Les poursuites judiciaires consécutives aux
préjudices portés aux personnes particulièrement
vulnérables en 2001
Le garde
des Sceaux a apporté les informations suivantes :
« 36 infractions prévoient la vulnérabilité
de la victime comme élément constitutif ou comme circonstance
aggravante. En 2001, ces textes ont servi de fondement à 1.818
poursuites devant une instance de jugement. A 612 reprises, les juridictions
ont prononcé des peines d'emprisonnement ferme.
« Les infractions les plus réprimées, puisqu'elles
représentent 470 poursuites, sont constituées des violences sur
personnes vulnérables avec une incapacité n'excédant pas 8
jours. Les vols facilités par l'état de
vulnérabilité de la victime représentent 280 poursuites.
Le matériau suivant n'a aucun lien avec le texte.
## src/fpk_pkg.sv

```systemverilog
package fpk_pkg;

    // Bus and panel geometry.
    localparam int ADDR_W = 3;
    localparam int DATA_W = 16;
    localparam int NUM_SEL = 8;
    localparam int NUM_COL = 8;
    localparam int NUM_ROW = 8;
    localparam int NUM_FRONT_LAMP = 4;
    localparam int NUM_CPU_LAMP = 8;
    localparam int NUM_LAMP = NUM_FRONT_LAMP + NUM_CPU_LAMP;
    localparam int KNOB_W = 16;
    localparam int STEP_W = 4;
    localparam int WAIT_W = 20;

    // Decoded front-panel addresses; the remaining ones select only.
    localparam logic [ADDR_W-1:0] ADDR_COLUMN = 3'h0;
    localparam logic [ADDR_W-1:0] ADDR_ROWS = 3'h1;
    localparam logic [ADDR_W-1:0] ADDR_LAMP = 3'h2;
    localparam logic [ADDR_W-1:0] ADDR_KNOB = 3'h3;

    // Reset and constant values.
    localparam logic [KNOB_W-1:0] KNOB_CLEAR_VALUE = 16'h0000;
    localparam logic [KNOB_W-1:0] KNOB_ONE = 16'h0001;
    localparam logic [NUM_LAMP-1:0] LAMP_ALL_ON = 12'hFFF;
    localparam logic [NUM_LAMP-1:0] LAMP_ONE = 12'h001;
    localparam logic [NUM_SEL-1:0] SEL_ONE = 8'h01;
    localparam logic [NUM_COL-1:0] COL_RESET = 8'h00;
    localparam logic [DATA_W-1:0] WALK_ONE = 16'h0001;
    localparam logic [STEP_W-1:0] STEP_ONE = 4'h1;
    localparam logic [WAIT_W-1:0] WAIT_ONE = 20'h00001;

    // Timing: one column is strobed for the row pulse width.
    localparam int CLK_HZ = 100_000_000;
    localparam int COL_PULSE_MS = 7;
    localparam int COL_PULSE_CYCLES = COL_PULSE_MS * (CLK_HZ / 1000);
    localparam int LAMP_HOLD_DEFAULT = 1000;
    localparam int STROBE_CYCLES = 3;
    localparam int GAP_CYCLES = 2;

    typedef enum logic [1:0] {
        FPK_KEY_SCAN,
        FPK_DECODE_CYCLE,
        FPK_LAMP_SEQUENCE_TEST,
        FPK_KNOB_READ_TEST
    } fpk_mode_e;

endpackage : fpk_pkg

```

## src/fpk_panel_if.sv

```systemverilog
`timescale 1ns/100ps
// Parallel front-panel bus between host and panel logic.
interface fpk_panel_if (
    input wire logic clk,
    input wire logic resetn
);
    logic [fpk_pkg::ADDR_W-1:0] addr;
    logic [fpk_pkg::DATA_W-1:0] wrData;
    logic writeN;
    logic io_access_strobe_n;
    logic knob_count_clear_n;
    logic [fpk_pkg::DATA_W-1:0] rdData;

    modport device (
        input clk,
        input resetn,
        input addr,
        input wrData,
        input writeN,
        input io_access_strobe_n,
        input knob_count_clear_n,
        output rdData
    );

    modport host (
        input clk,
        input resetn,
        input rdData,
        output addr,
        output wrData,
        output writeN,
        output io_access_strobe_n,
        output knob_count_clear_n
    );
endinterface : fpk_panel_if

```

## src/fpk_device_end.sv

```systemverilog
`timescale 1ns/100ps
module fpk_device_end (
    fpk_panel_if.device bus,
    input wire logic [fpk_pkg::NUM_ROW*fpk_pkg::NUM_COL-1:0] keyDown,
    input wire logic preset_key_n,
    input wire logic encClk,
    input wire logic encUpDn,
    output logic [fpk_pkg::NUM_SEL-1:0] frontSelect,
    output logic [fpk_pkg::NUM_COL-1:0] columnStrobe,
    output logic [fpk_pkg::NUM_ROW-1:0] rowSense,
    output logic [fpk_pkg::NUM_LAMP-1:0] lampOn,
    output logic [fpk_pkg::KNOB_W-1:0] knobCount
);
    import fpk_pkg::*;

    ////////////////////////////////////////////////////////////////////////
    // Panel state: one packed struct, registered in one place.
    typedef struct packed {
        // Registered outputs and the read answer.
        logic [NUM_SEL-1:0] sel;
        logic [NUM_COL-1:0] col;
        logic [NUM_ROW-1:0] rows;
        logic [NUM_LAMP-1:0] lamp;
        logic [DATA_W-1:0] rdData;

        // Two-stage synchronisers for the pins.
        logic [NUM_ROW*NUM_COL-1:0] keyS1;
        logic [NUM_ROW*NUM_COL-1:0] keyS2;
        logic presetS1;
        logic presetS2;
    } fpk_dev_s;

    // Lamps come out of reset all on, which is what the preset key shows.
    localparam fpk_dev_s DEV_RESET = '{
        sel: '0,
        col: COL_RESET,
        rows: '0,
        lamp: LAMP_ALL_ON,
        rdData: '0,
        keyS1: '0,
        keyS2: '0,
        presetS1: 1'b1,
        presetS2: 1'b1
    };

    // Present and next panel state.
    fpk_dev_s q;
    fpk_dev_s next_q;

    // Helpers, recomputed every cycle.
    logic access;
    logic isWrite;
    logic isRead;
    logic [NUM_ROW-1:0] rowHit;
    logic [NUM_LAMP-1:0] lampDecode;
    logic [KNOB_W-1:0] knobValue;

    ////////////////////////////////////////////////////////////////////////
    // Access qualification. The strobe comes from host flops on this
    // clock, so it is used without a synchroniser.
    // Decode is full: an address with no latch behind it still
    // raises its select, which the cycle test relies on.
    assign access = !bus.io_access_strobe_n;
    assign isWrite = access && !bus.writeN;
    assign isRead = access && bus.writeN;

    ////////////////////////////////////////////////////////////////////////
    // Key matrix: a closed key ties its row to its column line. Only the
    // second stage of the key synchroniser feeds the matrix, so a bouncing
    // contact never reaches the row outputs half-resolved.
    generate
        for (genvar r = 0; r < NUM_ROW; r++) begin : gRow
            // One OR term per row over all of its columns.
            assign rowHit[r] = |(q.keyS2[r*NUM_COL +: NUM_COL] & q.col);
        end
    endgenerate

    ////////////////////////////////////////////////////////////////////////
    // Lamp index decode. An index past the last lamp turns all lamps off,
    // so a sequence test that overruns shows up as a dark panel.
    // The index is binary, in the low nibble of the data.
    always_comb begin
        if (bus.wrData[3:0] < 4'(NUM_LAMP)) begin
            lampDecode = LAMP_ONE << bus.wrData[3:0];
        end else begin
            lampDecode = '0;
        end
    end

    ////////////////////////////////////////////////////////////////////////
    // Knob counter with its own pin synchronisers. The clear line comes
    // from host flops on the same clock and goes straight in.
    // Clear beats a knob edge in the same cycle, so a detent that
    // lands during the clear is lost, not counted afterwards.
    fpk_knob_counter uKnob (
        .clk(bus.clk),
        .resetn(bus.resetn),
        .encClk(encClk),
        .encUpDn(encUpDn),
        .clearN(bus.knob_count_clear_n),
        .count(knobValue)
    );

    ////////////////////////////////////////////////////////////////////////
    // Next state of the panel logic.
    always_comb begin
        // Every field holds unless a branch below changes it.
        next_q = q;

        // Pin synchronisers for the key matrix and the preset key.
        next_q.keyS1 = keyDown;
        next_q.keyS2 = q.keyS1;
        next_q.presetS1 = preset_key_n;
        next_q.presetS2 = q.presetS1;

        // Row sense follows the column latch through the matrix.
        // A row read therefore lags its column write by one cycle.
        next_q.rows = rowHit;

        // One-hot select, only while the strobe is low. The select lags
        // the strobe by one cycle because every output leaves a flop.
        // It drops one cycle after the strobe rises, never before.
        if (access) begin
            next_q.sel = SEL_ONE << bus.addr;
        end else begin
            next_q.sel = '0;
        end

        // Writes. They repeat on every strobe cycle; that is harmless
        // since the host holds address and data for the whole access.
        if (isWrite) begin
            unique case (bus.addr)
                ADDR_COLUMN: begin
                    next_q.col = bus.wrData[NUM_COL-1:0];
                end
                ADDR_LAMP: begin
                    next_q.lamp = lampDecode;
                end
                default: begin
                    // Rows and knob are read only; the rest only select.
                end
            endcase
        end

        // Holding the preset key overrides whatever the host last wrote.
        // Only the synchronised level is used, so a bouncing key can
        // flicker the lamps but never feed a half-settled level in.
        if (!q.presetS2) begin
            next_q.lamp = LAMP_ALL_ON;
        end

        // Read data. The knob count is only sampled, never changed.
        next_q.rdData = '0;

        if (isRead) begin
            unique case (bus.addr)
                ADDR_COLUMN: begin
                    next_q.rdData = DATA_W'(q.col);
                end
                ADDR_ROWS: begin
                    next_q.rdData = DATA_W'(q.rows);
                end
                ADDR_LAMP: begin
                    next_q.rdData = DATA_W'(q.lamp);
                end
                ADDR_KNOB: begin
                    next_q.rdData = DATA_W'(knobValue);
                end
                default: begin
                    next_q.rdData = '0;
                end
            endcase
        end
    end

    ////////////////////////////////////////////////////////////////////////
    // State register. Reset lights every lamp and parks the columns low.
    // The lamp reset value stands in for the preset key during reset.
    always_ff @(posedge bus.clk or negedge bus.resetn) begin
        if (!bus.resetn) begin
            q <= DEV_RESET;
        end else begin
            q <= next_q;
        end
    end

    ////////////////////////////////////////////////////////////////////////
    // Outputs, all straight from flops.
    // The knob count leaves the counter's own flop, so it needs no
    // second stage here.
    assign bus.rdData = q.rdData;
    assign frontSelect = q.sel;
    assign columnStrobe = q.col;
    assign rowSense = q.rows;
    assign lampOn = q.lamp;
    assign knobCount = knobValue;

endmodule : fpk_device_end

```

## src/fpk_knob_counter.sv

```systemverilog
`timescale 1ns/100ps
module fpk_knob_counter (
    input wire logic clk,
    input wire logic resetn,
    input wire logic encClk,
    input wire logic encUpDn,
    input wire logic clearN,
    output logic [fpk_pkg::KNOB_W-1:0] count
);
    import fpk_pkg::*;

    typedef struct packed {
        logic clkS1;
        logic clkS2;
        logic clkPrev;
        logic dirS1;
        logic dirS2;
        logic [KNOB_W-1:0] count;
    } fpk_knob_s;

    fpk_knob_s q;
    fpk_knob_s next_q;

    ////////////////////////////////////////////////////////////////////////
    // Both knob lines get the same two-stage latency, so direction is
    // already settled when the clock edge is seen.
    always_comb begin
        next_q = q;
        next_q.clkS1 = encClk;
        next_q.clkS2 = q.clkS1;
        next_q.clkPrev = q.clkS2;
        next_q.dirS1 = encUpDn;
        next_q.dirS2 = q.dirS1;
        if (!clearN) begin
            next_q.count = KNOB_CLEAR_VALUE;
        end else if (q.clkS2 && !q.clkPrev) begin
            // High direction line means clockwise.
            next_q.count = q.dirS2 ? q.count + KNOB_ONE : q.count - KNOB_ONE;
        end
    end

    // State register.
    always_ff @(posedge clk or negedge resetn) begin
        if (!resetn) begin
            q <= '0;
        end else begin
            q <= next_q;
        end
    end

    assign count = q.count;

endmodule : fpk_knob_counter

```

## src/flat_wrapper.sv

```systemverilog
// flat-port wrapper written by rule: the top's interface ports become plain ports
module fpk_device_end_flat import fpk_pkg::*;
  (keyDown, preset_key_n, encClk, encUpDn, frontSelect, columnStrobe, rowSense, lampOn, knobCount, clk, resetn, bus_addr, bus_wrData, bus_writeN, bus_io_access_strobe_n, bus_knob_count_clear_n, bus_rdData);
  fpk_panel_if bus_i (.clk(clk), .resetn(resetn));
  input wire logic [fpk_pkg::NUM_ROW*fpk_pkg::NUM_COL-1:0] keyDown;
  input wire logic preset_key_n;
  input wire logic encClk;
  input wire logic encUpDn;
  output logic [fpk_pkg::NUM_SEL-1:0] frontSelect;
  output logic [fpk_pkg::NUM_COL-1:0] columnStrobe;
  output logic [fpk_pkg::NUM_ROW-1:0] rowSense;
  output logic [fpk_pkg::NUM_LAMP-1:0] lampOn;
  output logic [fpk_pkg::KNOB_W-1:0] knobCount;
  input wire logic clk;
  input wire logic resetn;
  input wire logic [$bits(bus_i.addr)-1:0] bus_addr;
  input wire logic [$bits(bus_i.wrData)-1:0] bus_wrData;
  input wire logic [$bits(bus_i.writeN)-1:0] bus_writeN;
  input wire logic [$bits(bus_i.io_access_strobe_n)-1:0] bus_io_access_strobe_n;
  input wire logic [$bits(bus_i.knob_count_clear_n)-1:0] bus_knob_count_clear_n;
  output wire logic [$bits(bus_i.rdData)-1:0] bus_rdData;
  assign bus_i.addr = bus_addr;
  assign bus_i.wrData = bus_wrData;
  assign bus_i.writeN = bus_writeN;
  assign bus_i.io_access_strobe_n = bus_io_access_strobe_n;
  assign bus_i.knob_count_clear_n = bus_knob_count_clear_n;
  assign bus_rdData = bus_i.rdData;
  fpk_device_end u_core (.bus(bus_i), .keyDown(keyDown), .preset_key_n(preset_key_n), .encClk(encClk), .encUpDn(encUpDn), .frontSelect(frontSelect), .columnStrobe(columnStrobe), .rowSense(rowSense), .lampOn(lampOn), .knobCount(knobCount));
endmodule
```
Les abus de l'ignorance ou de la faiblesse d'une personne vulnérable
pour l'obliger à un acte ou à une abstention représentent
499 poursuites.
Ces trois délits ont donné lieu à 414 peines
d'emprisonnement ferme, avec un quantum moyen de 6 mois d'emprisonnement
prononcé. Cette circonstance aggrave sensiblement le quantum des peines,
pour les porter, en matière correctionnelle, à 10 ans
d'emprisonnement.
« La loi du 9 septembre 2002 d'orientation et de programmation pour
la justice élargit les possibilités d'utilisation de la
procédure de comparution immédiate. Les affaires de maltraitance
entrent dans ce champ. »
En termes d'infraction, la protection particulière dont
bénéficiaient jusqu'à présent les seuls mineurs a
donc bien été étendue à l'ensemble des
« personnes vulnérables ».
Concernant le cas particulier des personnes accueillies en
établissement,
il faut également souligner que la notion
d'abus d'autorité constitue soit un élément constitutif de
l'infraction, soit un élément d'aggravation de la peine
.
Le code fait également une place particulière aux responsables
sociaux chargés d'une mission de service public. Or, si les juges
administratifs, en l'absence de prérogatives de puissance publique
confiées aux établissements, ne reconnaissent pas aux
associations gestionnaires une « mission de service
public », l'appréciation des juges répressifs
pourrait être plus étendue.
Il reste que, comme le soulignait M. Hervé Auchères, juge
d'instruction,
le cumul des circonstances aggravantes que sont la
vulnérabilité de la victime et l'abus d'autorité de
l'auteur de l'infraction n'est possible qu'en matière de délits
et non de crimes
:
« J'attire votre attention sur le fait
qu'en matière de viol, il n'existe pas de cumul possible des
circonstances. Contrairement à ce qu'il advient en matière de
délit, le fait qu'une personne handicapée soit violée par
la personne ayant autorité sur elle ne fait pas augmenter la peine. Il
peut exister deux ou trois circonstances aggravantes, il n'empêche que la
peine d'emprisonnement restera plafonnée à vingt ans de
réclusion criminelle. »
Ainsi, alors que le cumul des circonstances aggravantes sera possible pour
toutes les agressions sexuelles autre que le viol, il sera interdit dans ce
dernier cas. De même, le cumul sera paradoxalement accepté pour
toutes les violences à l'encontre d'une personne vulnérable, sauf
lorsque celles-ci auront entraîné la mort.
S'il est vrai que ce principe du code pénal est applicable à
l'ensemble des crimes et délits, qu'ils concernent ou non les personnes
vulnérables, il reste que cette distinction est difficilement
compréhensible pour les victimes et leurs familles.